From the first line of the entries below to the line with "by CLK_DIV cycles with", give each line again exactly.

[Saved entries]
>>>

File: src/rtl/spi_word_tx.sv
// spi_word_tx
// Shifts one 16-bit word out MSB first with a divided serial clock.
// Each bit is CLK_DIV cycles with sclk low followed by CLK_DIV cycles with
// sclk high; data only moves while sclk is low, so it is stable across
// every rising edge. A full word takes 32*CLK_DIV cycles after start.
//
// Ports
//   clk      system clock (rising edge)
//   reset    synchronous, active-high; aborts any word in flight
//   start_i  one-cycle pulse: load word_i and begin shifting
//   word_i   word to send, sampled on start_i
//   sclk_o   serial clock, idle low (registered)
//   sdi_o    serial data, MSB first (registered)
//   done_o   high during the final cycle of bit 0's high phase
module spi_word_tx
   import galvo_pkg::*;
#(
   parameter int CLK_DIV = 2
) (
   input  logic              clk,
   input  logic              reset,
   input  logic              start_i,
   input  logic [WORD_W-1:0] word_i,
   output logic              sclk_o,
   output logic              sdi_o,
   output logic              done_o
);

   localparam int              BIT_W    = $clog2(WORD_W);
   localparam logic [BIT_W-1:0] BIT_LAST = BIT_W'(WORD_W - 1);
   localparam logic [7:0]      DIV_LAST = 8'(CLK_DIV - 1);

   logic              active_q;
   logic              sclk_q;
   logic [WORD_W-1:0] shift_q;
   logic [BIT_W-1:0]  bit_q;
   logic [7:0]        div_q;
   logic              phase_end;

   assign phase_end = (div_q == DIV_LAST);

   // NOTE: state registers use non-blocking assignments so every flop
   // samples the pre-edge values, independent of statement order.
   always_ff @(posedge clk) begin
      if (reset) begin
         active_q <= 1'b0;
         sclk_q   <= 1'b0;
         shift_q  <= '0;
         bit_q    <= '0;
         div_q    <= '0;
      end else if (start_i) begin
         active_q <= 1'b1;
         sclk_q   <= 1'b0;
         shift_q  <= word_i;
         bit_q    <= '0;
         div_q    <= '0;
      end else if (active_q) begin
         if (!phase_end) begin
            div_q <= div_q + 8'd1;
         end else begin
            div_q <= '0;
            if (!sclk_q) begin
               sclk_q <= 1'b1;
            end else begin
               // Falling edge of sclk: the only place the data bit advances.
               sclk_q <= 1'b0;
               if (bit_q == BIT_LAST) begin
                  active_q <= 1'b0;
               end else begin
                  bit_q   <= bit_q + BIT_W'(1);
                  shift_q <= {shift_q[WORD_W-2:0], 1'b0};
               end
            end
         end
      end
   end

   assign sclk_o = sclk_q;
   assign sdi_o  = shift_q[WORD_W-1];
   assign done_o = active_q && sclk_q && phase_end && (bit_q == BIT_LAST);

endmodule

File: src/rtl/galvo_dac_writer.sv
// galvo_dac_writer
// On each update strobe, takes one (x, y, laser) point and writes it to a
// dual-channel SPI DAC as two 16-bit frames ({CFG_X, x} then {CFG_Y, y}),
// then pulses LDAC so both galvo axes move together and applies the laser
// bit at the same moment. Strobes with no point or during a transfer set
// sticky underrun / overrun flags.
//
// Ports
//   clk, reset              clock and synchronous active-high reset
//   strobe_in               one-cycle update tick
//   point_valid/_x/_y/_laser  offered point
//   point_ready             one-cycle accept pulse
//   dac_cs_n, dac_sclk, dac_sdi, dac_ldac_n   DAC serial interface
//   laser_out               laser modulation
//   busy                    high from LOAD through LATCH
//   underrun, overrun       sticky error flags
module galvo_dac_writer
   import galvo_pkg::*;
#(
   parameter int               CLK_DIV = 2,
   parameter logic [CMD_W-1:0] CFG_X   = CFG_X_DEFAULT,
   parameter logic [CMD_W-1:0] CFG_Y   = CFG_Y_DEFAULT
) (
   input  logic              clk,
   input  logic              reset,
   input  logic              strobe_in,
   input  logic              point_valid,
   input  logic [CODE_W-1:0] point_x,
   input  logic [CODE_W-1:0] point_y,
   input  logic              point_laser,
   output logic              point_ready,
   output logic              dac_cs_n,
   output logic              dac_sclk,
   output logic              dac_sdi,
   output logic              dac_ldac_n,
   output logic              laser_out,
   output logic              busy,
   output logic              underrun,
   output logic              overrun
);

   localparam logic [8:0] GAP_LAST   = 9'(CLK_DIV - 1);
   localparam logic [8:0] LATCH_LAST = 9'(2 * CLK_DIV - 1);

   state_e            state_q;
   logic              cs_n_q;
   logic              ldac_n_q;
   logic              laser_q;
   logic              ready_q;
   logic              busy_q;
   logic              underrun_q;
   logic              overrun_q;
   logic [8:0]        cnt_q;
   logic [CODE_W-1:0] x_q;
   logic [CODE_W-1:0] y_q;
   logic              laser_cap_q;

   logic              accept;
   logic              spi_start;
   logic              spi_done;
   logic [WORD_W-1:0] spi_word_d;

   assign accept = (state_q == ST_IDLE) && strobe_in && point_valid;

   // The shifter is started from LOAD with the X word and from the last
   // GAP cycle with the Y word.
   // NOTE: every signal gets a default before the case so no path leaves
   // it unassigned, which would infer a latch.
   always_comb begin
      spi_start  = 1'b0;
      spi_word_d = dac_word(CFG_Y, y_q);
      case (state_q)
         ST_LOAD: begin
            spi_start  = 1'b1;
            spi_word_d = dac_word(CFG_X, x_q);
         end
         ST_GAP:  spi_start = (cnt_q == GAP_LAST);
         default: ;
      endcase
   end

   // NOTE: the point capture registers carry no reset; they are always
   // written on accept before anything reads them.
   always_ff @(posedge clk) begin
      if (accept) begin
         x_q         <= point_x;
         y_q         <= point_y;
         laser_cap_q <= point_laser;
      end
   end

   always_ff @(posedge clk) begin
      if (reset) begin
         state_q    <= ST_IDLE;
         cs_n_q     <= 1'b1;
         ldac_n_q   <= 1'b1;
         laser_q    <= 1'b0;
         ready_q    <= 1'b0;
         busy_q     <= 1'b0;
         underrun_q <= 1'b0;
         overrun_q  <= 1'b0;
         cnt_q      <= '0;
      end else begin
         ready_q <= 1'b0;
         // busy_q is still high on the edge where LATCH ends, so a strobe
         // landing on that edge is an overrun, not a new point.
         if (strobe_in && busy_q) overrun_q <= 1'b1;

         case (state_q)
            ST_IDLE: begin
               if (strobe_in) begin
                  if (point_valid) begin
                     ready_q <= 1'b1;
                     busy_q  <= 1'b1;
                     state_q <= ST_LOAD;
                  end else begin
                     underrun_q <= 1'b1;
                     laser_q    <= 1'b0;
                  end
               end
            end
            ST_LOAD: begin
               cs_n_q  <= 1'b0;
               state_q <= ST_SHIFT_X;
            end
            ST_SHIFT_X: begin
               if (spi_done) begin
                  cs_n_q  <= 1'b1;
                  cnt_q   <= '0;
                  state_q <= ST_GAP;
               end
            end
            ST_GAP: begin
               if (cnt_q == GAP_LAST) begin
                  cs_n_q  <= 1'b0;
                  state_q <= ST_SHIFT_Y;
               end else begin
                  cnt_q <= cnt_q + 9'd1;
               end
            end
            ST_SHIFT_Y: begin
               if (spi_done) begin
                  cs_n_q   <= 1'b1;
                  ldac_n_q <= 1'b0;
                  laser_q  <= laser_cap_q;
                  cnt_q    <= '0;
                  state_q  <= ST_LATCH;
               end
            end
            ST_LATCH: begin
               if (cnt_q == LATCH_LAST) begin
                  ldac_n_q <= 1'b1;
                  busy_q   <= 1'b0;
                  state_q  <= ST_IDLE;
               end else begin
                  cnt_q <= cnt_q + 9'd1;
               end
            end
            default: state_q <= ST_IDLE;
         endcase
      end
   end

   spi_word_tx #(
      .CLK_DIV (CLK_DIV)
   ) u_spi (
      .clk     (clk),
      .reset   (reset),
      .start_i (spi_start),
      .word_i  (spi_word_d),
      .sclk_o  (dac_sclk),
      .sdi_o   (dac_sdi),
      .done_o  (spi_done)
   );

   assign point_ready = ready_q;
   assign dac_cs_n    = cs_n_q;
   assign dac_ldac_n  = ldac_n_q;
   assign laser_out   = laser_q;
   assign busy        = busy_q;
   assign underrun    = underrun_q;
   assign overrun     = overrun_q;

endmodule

<<<

| Completed exercise |
File: src/rtl/spi_word_tx.sv
// spi_word_tx
// Shifts one 16-bit word out MSB first with a divided serial clock.
// Each bit is CLK_DIV cycles with sclk low followed by CLK_DIV cycles with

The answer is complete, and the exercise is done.